Your task is to copy every line of the records below that contains "constraint".

-.-.-

==> src/rtl/load_store_unit_if.sv <==
// Data-bus bundle between the load/store unit and memory: a single-outstanding
// request/grant channel plus a read-data return.
//
// Handshake: bus_req_o is a valid that is held, with address, enables, write
// flag and data unchanged, until the cycle in which bus_gnt_i is also high.
// That cycle transfers the request. Read data arrives later, as a one-cycle
// bus_rvalid_i pulse carrying bus_rdata_i, at least one cycle after grant.
interface load_store_unit_if;
  logic        bus_req_o;
  logic        bus_we_o;
  logic [31:0] bus_addr_o;
  logic [31:0] bus_wdata_o;
  logic [3:0]  bus_be_o;
  logic        bus_gnt_i;
  logic        bus_rvalid_i;
  logic [31:0] bus_rdata_i;

  modport master (
    output bus_req_o, bus_we_o, bus_addr_o, bus_wdata_o, bus_be_o,
    input  bus_gnt_i, bus_rvalid_i, bus_rdata_i
  );

  modport slave (
    input  bus_req_o, bus_we_o, bus_addr_o, bus_wdata_o, bus_be_o,
    output bus_gnt_i, bus_rvalid_i, bus_rdata_i
  );
endinterface

==> src/rtl/load_store_unit.sv <==
// load_store_unit: stage-3 memory responder. It takes the registered load/store
// controls, runs one access on the data bus, stalls the pipeline until the
// access finishes, and returns the extended load result or an access fault.
// Optional feature: define MISALIGNED_SPLIT_EN to split word-crossing accesses
// into two bus transfers instead of raising a misalignment fault.
module load_store_unit #(
  parameter int unsigned BUS_TIMEOUT = 255
) (
  input  logic              clk,
  input  logic              reset,
  input  logic              rd_en_i,
  input  logic              wr_en_i,
  input  logic [31:0]       addr_i,
  input  logic [31:0]       wdata_i,
  input  logic [2:0]        funct3_i,
  output logic              stall_o,
  output logic [31:0]       rdata_o,
  output logic              rdata_valid_o,
  output logic              err_o,
  output logic [1:0]        err_cause_o,
  output logic [2:0]        dbg_state_o,
  load_store_unit_if.master bus
);

  typedef enum logic [2:0] {
    IDLE  = 3'd0,
    REQ1  = 3'd1,
    WAIT1 = 3'd2,
    REQ2  = 3'd3,
    WAIT2 = 3'd4,
    DONE  = 3'd5
  } state_t;

  state_t      state_q, state_n;
  logic [31:0] cnt_q;
  logic [31:0] addr_q, wdata_q, word0_q;
  logic [2:0]  f3_q;
  logic        we_q;

  // Operands in use: live inputs while IDLE, latched copies afterwards, so the
  // registered bus outputs are identical on entry to REQ1 and while held there.
  logic        idle;
  logic [31:0] a_addr, a_wdata;
  logic [2:0]  a_f3;
  logic        a_we;
  logic [1:0]  off;
  logic        size_w, size_h, uns, misal, split, to_hit, bus_state;
  logic [3:0]  mask, be_lo, be_hi;
  logic [31:0] wd_lo, wd_hi, w0, ld_raw, ld_ext;

  assign idle    = (state_q == IDLE);
  assign a_addr  = idle ? addr_i   : addr_q;
  assign a_wdata = idle ? wdata_i  : wdata_q;
  assign a_f3    = idle ? funct3_i : f3_q;
  assign a_we    = idle ? wr_en_i  : we_q;
  assign off     = a_addr[1:0];

  // funct3: bit 1 set means word (covers the undefined codes), else bit 0 picks half.
  assign size_w = a_f3[1];
  assign size_h = !a_f3[1] && a_f3[0];
  assign uns    = a_f3[2];
  assign mask   = size_w ? 4'hF : (size_h ? 4'h3 : 4'h1);
  assign misal  = (size_h && off[0]) || (size_w && (off != 2'd0));
  assign w0     = (state_q == WAIT1) ? bus.bus_rdata_i : word0_q;

`ifdef MISALIGNED_SPLIT_EN
  logic [31:0] word1_q, w1;
  logic [7:0]  be8;
  logic [63:0] wd64;

  // Shift across an 8-lane window: the upper four lanes belong to the next word.
  assign be8    = {4'b0000, mask} << off;
  assign wd64   = {32'b0, a_wdata} << {off, 3'b000};
  assign be_lo  = be8[3:0];
  assign be_hi  = be8[7:4];
  assign wd_lo  = wd64[31:0];
  assign wd_hi  = wd64[63:32];
  assign split  = |be8[7:4];
  assign w1     = (state_q == WAIT2) ? bus.bus_rdata_i : word1_q;
  assign ld_raw = 32'({w1, w0} >> {off, 3'b000});
`else
  assign be_lo  = mask << off;
  assign be_hi  = 4'h0;
  assign wd_lo  = a_wdata << {off, 3'b000};
  assign wd_hi  = 32'h0;
  assign split  = 1'b0;
  assign ld_raw = w0 >> {off, 3'b000};
`endif

  // Sign- or zero-extend the lane-aligned load data to 32 bits.
  always_comb begin
    ld_ext = ld_raw;
    if (!size_w) begin
      if (size_h) ld_ext = uns ? {16'h0, ld_raw[15:0]} : {{16{ld_raw[15]}}, ld_raw[15:0]};
      else        ld_ext = uns ? {24'h0, ld_raw[7:0]}  : {{24{ld_raw[7]}},  ld_raw[7:0]};
    end
  end

  assign bus_state = (state_q == REQ1) || (state_q == WAIT1) ||
                     (state_q == REQ2) || (state_q == WAIT2);
  assign to_hit    = (BUS_TIMEOUT != 0) && (cnt_q == BUS_TIMEOUT - 1);
  assign stall_o   = reset && ((!idle && state_q != DONE) || (idle && (rd_en_i || wr_en_i)));
  assign dbg_state_o = state_q;

  logic        req_n, hi_n, rvalid_n, err_n;
  logic [1:0]  cause_n;
  logic [31:0] rdata_n;

  // Next state and next values of the registered result/fault outputs.
  always_comb begin
    state_n  = state_q;
    rvalid_n = 1'b0;
    err_n    = 1'b0;
    cause_n  = 2'd0;
    rdata_n  = rdata_o;
    case (state_q)
      IDLE: begin
        if (rd_en_i || wr_en_i) begin
`ifdef MISALIGNED_SPLIT_EN
          state_n = REQ1;
`else
          if (misal) begin
            state_n = DONE;
            err_n   = 1'b1;
            cause_n = a_we ? 2'd1 : 2'd0;
          end else begin
            state_n = REQ1;
          end
`endif
        end
      end
      REQ1: begin
        if (bus.bus_gnt_i) begin
          if (a_we) state_n = split ? REQ2 : DONE;
          else      state_n = WAIT1;
        end else if (to_hit) begin
          state_n = DONE;
          err_n   = 1'b1;
          cause_n = 2'd2;
        end
      end
      WAIT1: begin
        if (bus.bus_rvalid_i) begin
          state_n = split ? REQ2 : DONE;
          if (!split) begin
            rvalid_n = 1'b1;
            rdata_n  = ld_ext;
          end
        end else if (to_hit) begin
          state_n = DONE;
          err_n   = 1'b1;
          cause_n = 2'd2;
        end
      end
`ifdef MISALIGNED_SPLIT_EN
      REQ2: begin
        if (bus.bus_gnt_i) begin
          state_n = a_we ? DONE : WAIT2;
        end else if (to_hit) begin
          state_n = DONE;
          err_n   = 1'b1;
          cause_n = 2'd2;
        end
      end
      WAIT2: begin
        if (bus.bus_rvalid_i) begin
          state_n  = DONE;
          rvalid_n = 1'b1;
          rdata_n  = ld_ext;
        end else if (to_hit) begin
          state_n = DONE;
          err_n   = 1'b1;
          cause_n = 2'd2;
        end
      end
`endif
      DONE:    state_n = IDLE;
      default: state_n = IDLE;
    endcase
  end

  assign req_n = (state_n == REQ1) || (state_n == REQ2);
  assign hi_n  = (state_n == REQ2);

  // State, timeout counter, operand latches and all registered outputs.
  always_ff @(posedge clk or negedge reset) begin
    if (!reset) begin
      state_q         <= IDLE;
      cnt_q           <= 32'd0;
      addr_q          <= 32'd0;
      wdata_q         <= 32'd0;
      f3_q            <= 3'd0;
      we_q            <= 1'b0;
      word0_q         <= 32'd0;
`ifdef MISALIGNED_SPLIT_EN
      word1_q         <= 32'd0;
`endif
      rdata_o         <= 32'd0;
      rdata_valid_o   <= 1'b0;
      err_o           <= 1'b0;
      err_cause_o     <= 2'd0;
      bus.bus_req_o   <= 1'b0;
      bus.bus_we_o    <= 1'b0;
      bus.bus_addr_o  <= 32'd0;
      bus.bus_wdata_o <= 32'd0;
      bus.bus_be_o    <= 4'd0;
    end else begin
      state_q <= state_n;
      cnt_q   <= (bus_state && state_n == state_q) ? cnt_q + 32'd1 : 32'd0;
      if (idle && (rd_en_i || wr_en_i)) begin
        addr_q  <= addr_i;
        wdata_q <= wdata_i;
        f3_q    <= funct3_i;
        we_q    <= wr_en_i;
      end
      if (state_q == WAIT1 && bus.bus_rvalid_i) word0_q <= bus.bus_rdata_i;
`ifdef MISALIGNED_SPLIT_EN
      if (state_q == WAIT2 && bus.bus_rvalid_i) word1_q <= bus.bus_rdata_i;
`endif
      rdata_o         <= rdata_n;
      rdata_valid_o   <= rvalid_n;
      err_o           <= err_n;
      err_cause_o     <= cause_n;
      bus.bus_req_o   <= req_n;
      bus.bus_we_o    <= req_n && a_we;
      bus.bus_addr_o  <= req_n ? ({a_addr[31:2], 2'b00} + (hi_n ? 32'd4 : 32'd0)) : 32'd0;
      bus.bus_be_o    <= req_n ? (hi_n ? be_hi : be_lo) : 4'd0;
      bus.bus_wdata_o <= req_n ? (hi_n ? wd_hi : wd_lo) : 32'd0;
    end
  end

endmodule

==> src/flat_wrapper.sv <==
// flat-port wrapper written by rule: the top's interface ports become plain ports
module load_store_unit_flat 
#(
  parameter int unsigned BUS_TIMEOUT = 255
)
  (clk, reset, rd_en_i, wr_en_i, addr_i, wdata_i, funct3_i, stall_o, rdata_o, rdata_valid_o, err_o, err_cause_o, dbg_state_o, bus_bus_req_o, bus_bus_we_o, bus_bus_addr_o, bus_bus_wdata_o, bus_bus_be_o, bus_bus_gnt_i, bus_bus_rvalid_i, bus_bus_rdata_i);
  load_store_unit_if bus_i ();
  input  logic clk;
  input  logic reset;
  input  logic rd_en_i;
  input  logic wr_en_i;
  input  logic [31:0] addr_i;
  input  logic [31:0] wdata_i;
  input  logic [2:0] funct3_i;
  output logic stall_o;
  output logic [31:0] rdata_o;
  output logic rdata_valid_o;
  output logic err_o;
  output logic [1:0] err_cause_o;
  output logic [2:0] dbg_state_o;
  output wire logic [$bits(bus_i.bus_req_o)-1:0] bus_bus_req_o;
  output wire logic [$bits(bus_i.bus_we_o)-1:0] bus_bus_we_o;
  output wire logic [$bits(bus_i.bus_addr_o)-1:0] bus_bus_addr_o;
  output wire logic [$bits(bus_i.bus_wdata_o)-1:0] bus_bus_wdata_o;
  output wire logic [$bits(bus_i.bus_be_o)-1:0] bus_bus_be_o;
  input wire logic [$bits(bus_i.bus_gnt_i)-1:0] bus_bus_gnt_i;
  input wire logic [$bits(bus_i.bus_rvalid_i)-1:0] bus_bus_rvalid_i;
  input wire logic [$bits(bus_i.bus_rdata_i)-1:0] bus_bus_rdata_i;
  assign bus_bus_req_o = bus_i.bus_req_o;
  assign bus_bus_we_o = bus_i.bus_we_o;
  assign bus_bus_addr_o = bus_i.bus_addr_o;
  assign bus_bus_wdata_o = bus_i.bus_wdata_o;
  assign bus_bus_be_o = bus_i.bus_be_o;
  assign bus_i.bus_gnt_i = bus_bus_gnt_i;
  assign bus_i.bus_rvalid_i = bus_bus_rvalid_i;
  assign bus_i.bus_rdata_i = bus_bus_rdata_i;
  load_store_unit #(.BUS_TIMEOUT(BUS_TIMEOUT)) u_core (.clk(clk), .reset(reset), .rd_en_i(rd_en_i), .wr_en_i(wr_en_i), .addr_i(addr_i), .wdata_i(wdata_i), .funct3_i(funct3_i), .stall_o(stall_o), .rdata_o(rdata_o), .rdata_valid_o(rdata_valid_o), .err_o(err_o), .err_cause_o(err_cause_o), .dbg_state_o(dbg_state_o), .bus(bus_i));
endmodule
==> config.mk <==
export PLATFORM = sky130hd
export DESIGN_NAME = load_store_unit_flat
export DESIGN_NICKNAME = d
export VERILOG_FILES = /design/src/rtl/load_store_unit_if.sv /design/src/rtl/load_store_unit.sv /design/src/flat_wrapper.sv
export SDC_FILE = /design/constraint.sdc
export NUM_CORES = 1
export LEC_CHECK = 0
export ABC_AREA = 1
export CAP_MARGIN = 40
export CELL_PAD_IN_SITES_DETAIL_PLACEMENT = 0
export CELL_PAD_IN_SITES_GLOBAL_PLACEMENT = 1
export CORE_MARGIN = 2
export CORE_UTILIZATION = 39
export CTS_BUF_LIST = sky130_fd_sc_hd__clkbuf_16
export CTS_CLUSTER_SIZE = 25
export DETAILED_ROUTE_END_ITERATION = 6
export PLACE_DENSITY = 0.85
export SKIP_CTS_REPAIR_TIMING = 1
export SYNTH_ARGS = -nofsm -noshare
export SYNTH_HDL_FRONTEND = slang
export SYNTH_SLANG_ARGS = --single-unit
export TNS_END_PERCENT = 20
==> constraint.sdc <==
create_clock -name clk -period 2.46 [get_ports clk]
set_clock_uncertainty 0.2 [all_clocks]
set_input_delay 0.246 -clock clk [delete_from_list [all_inputs] [get_ports clk]]
set_output_delay 0.246 -clock clk [all_outputs]
set_load 0.03 [all_outputs]
==> flow_summary.yaml <==
pwr:
  peakVddDrop_uv: 861
  power.clock.fraction: 0.157
  p_leak_nw: 7.95
  fin_total_pwr_mw: 23.1
  seqPwrFrac: 0.265
  netSwitchingPower_mw: 11.2
  internal_power_mw: 11.9
  power_density_nw_per_um2: 1380
  power_frac_comb: 0.578
  swShare: 0.485
worst_setup_path:
  crit_chain: "nor2_4 > nand2_4 > inv_2 > a21oi_2 > buf_4"
  worstSetupEndpointType: "primary output"
  crit_arrival_ps: 1910
  max_stage_delay_ps: 450
  start_kind: "flip-flop"
  critPathKind: "reg2out"
  cpLargestDelayFamily: "flip-flops"
  required_ps: 2010
  path_max_fanout: 21
  critPathBufInv: 2
  crit_slowest_cell: "dfrtp_1"
global_routing:
  grtUsageMet3: 0.0385
  first_global_vias: 12262
  grt_first_pass_wirelength_mm: 66.4
  grt_use_met2: 0.374
  grt.busiest_layer: "met2"
  grt_overflow: 0
  grt.total_usage: 0.236
  antenna_found_initial: 2
  use_met1: 0.335
  grt_max_degree: 127
logic_synthesis:
  synth-seq-area-share: 0.458
  syn_area_um2: 13100
  synth_top_area_cell: "dfrtp_1"
  synth_area_leaders: "dfrtp_1 46%, nand2_1 18%, o21ai_0 7.4%, nor2_1 5.8%, inv_1 5.2%"
  netlist.area_leader.share: 0.458
  syn_area_per_cell_um2: 7.09
  synth_warnings: 0
  syn_inst: 1840
  synthDistinctLibCells: 36
  yosys_register_bits: 239
layout:
  layout_common_cells: "608 x nand2_1, 239 x dfrtp_1, 210 x clkdlybuf4s50_1, 200 x nor2_1, 192 x o21ai_0"
  area_delta_synth_final_pct: 27.7
  fin_cells: 2499
  design_area_um2: 16700
  fillers: 3289
  drive_gt1_frac: 0.0637
  final_common_cell: "nand2_1"
  fin_nets: 2146
  finish.utilization: 0.509
floorplan:
  die-height_um: 187
  die_width_um: 187
  core_um2: 32800
  fp.dieArea_um2: 35000
  placement_rows: 66
  ioPinCount: 215
  start_util: 0.398
clock_network:
  cts_tree: "done"
  clock_latency_ps: 550
  clk_pin_slew_ps: 60
  htreeDepth: 1
  cts_buffers: 27
  clockBufferDepth: 3
  clock-sinks: 239
  clock-root-buffer: "clkbuf_16"
drt:
  wl_per_cell_um: 16.5
  ant_nets: 0
  drc: 0
  num_vias: 12461
  drt-initial-drc-count: 969
  drt-vias-per-instance: 4.99
  drtPass1Iterations: 5
  wl_mm: 41.3
timing:
  hold_violations: 0
  setup_viol: 0
  slew_headroom: 0.526
  fmax_mhz: 425
  fin_worst_hold_slack_ps: 71.8
  min_period_over_period: 0.956
  layout_min_cycle_time_ps: 2350
  tightest_slew_ps: 711
  slew_viol_final: 0
  fin_ws_ps: 109
  setup-tns-final_ps: 0
placed_design:
  place_ws_ps: 109
  port_buffers: 212
  dp_cells: 2448
  dpl_cell_area_um2: 15800
  hpwlAfterDp_mm: 30.7
  place_congestion: 0.917
hold_path:
  worstHoldPathType: "in2reg"
flow_run:
  cap_violations: 0
status:
  outcome: "completed"
## flip-flops by register name, summed over array words and instances, names as in the netlist
register and cells:
u_core.bus.bus_addr_o 30, u_core.err_cause_o 2, u_core.we_q 1, u_core.bus.bus_we_o 1
u_core.rdata_valid_o 1, u_core.wdata_q 32, u_core.f3_q 3, u_core.bus.bus_req_o 1
u_core.addr_q 32, u_core.rdata_o 32, u_core.dbg_state_o 3, u_core.bus.bus_wdata_o 32
u_core.cnt_q 32, u_core.word0_q 32, u_core.err_o 1, u_core.bus.bus_be_o 4
## worst reg2reg max path: stages (launching register included)
cell and delay (ps):
dfrtp_1 440, nor2_1 160, nand2_2 190, buf_12 220, inv_1 160, nand2_1 120, nand2_1 80, nand2_1 70
nand3_1 90, nand3_1 130, buf_12 180, nand3_1 100, nand2_1 60, inv_1 50
## cells in the mapped netlist (all sizes together)
cell type	number
inv	185
a31oi	2
o211ai	6
o21ai	207
conb	1
buf	44
a21oi	18
nand3	104
nand3b	21
dfrtp	239
clkinv	1
nor2	209
clkbuf	47
xor2	30
nand2	613
or2	25
ha	4
o31ai	1
xnor2	5
o22ai	7
nor3b	1
nor3	56
nand4	14
## cell families after synthesis
family,share of synthesized area
XOR/XNOR,0.0235
flip-flops,0.458
other,0.000287
AO/OA/AOI/OAI,0.0958
buffers and inverters,0.0862
AND/OR/NAND/NOR,0.332
adder cells (fa/ha/maj),0.00383
## final timing paths
| kind | from | end | slack (ps) | cells after the start |
|---|---|---|---|---|
| setup / recovery | u_core.dbg_state_o[0]$_DFF_PN0_ | stall_o | 110 | 5 |
| hold reg to reg | u_core.wdata_q[30]$_DFFE_PN0P_ | u_core.wdata_q[30]$_DFFE_PN0P_ | 270 | 2 |
| max in group asynchronous | reset | u_core.rdata_o[10]$_DFFE_PN0P_ | 1290 | 3 |
| hold / removal | addr_i[28] | u_core.addr_q[28]$_DFFE_PN0P_ | 70 | 3 |
| setup reg to reg | u_core.dbg_state_o[0]$_DFF_PN0_ | u_core.rdata_o[29]$_DFFE_PN0P_ | 140 | 13 |
| min in group asynchronous | reset | u_core.bus.bus_wdata_o[7]$_DFF_PN0_ | 210 | 3 |
## routing by layer
metal / wire (um) / up-vias
li1: - / 6171
met1: 19400 / 5842
met2: 18500 / 384
met3: 2440 / 62
met4: 953 / 2
met5: 13 / -
## area by class of cell
class / count / area [um^2] / area share
Antenna cell: 1 / 2.50 / 0.000150
Inverter: 186 / 701 / 0.0420
Tap cell: 442 / 553 / 0.0332
Sequential cell: 239 / 5980 / 0.359
Clock inverter: 21 / 104 / 0.00623
Timing Repair Buffer: 257 / 2670 / 0.160
Clock buffer: 27 / 676 / 0.0405
Multi-Input combinational cell: 1326 / 5990 / 0.359
## power groups by stage
| stage | clock network (mW) | logic [mW] | registers (mW) |
|---|---|---|---|
| 6_report | 3.62 | 13.3 | 6.13 |
| 5_1_grt | 3.87 | 14.9 | 6.28 |
| 4_1_cts | 3.71 | 13.2 | 6.12 |
| 3_5_place_dp | 0 | 13.2 | 6.16 |
| 3_3_place_gp | 0 | 13.1 | 6.15 |
| 2_1_floorplan | 0 | 7.62 | 7.06 |
(Power assumes the default switching activity.)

-.-.-

**Solution**.
export SDC_FILE = /design/constraint.sdc
==> constraint.sdc <==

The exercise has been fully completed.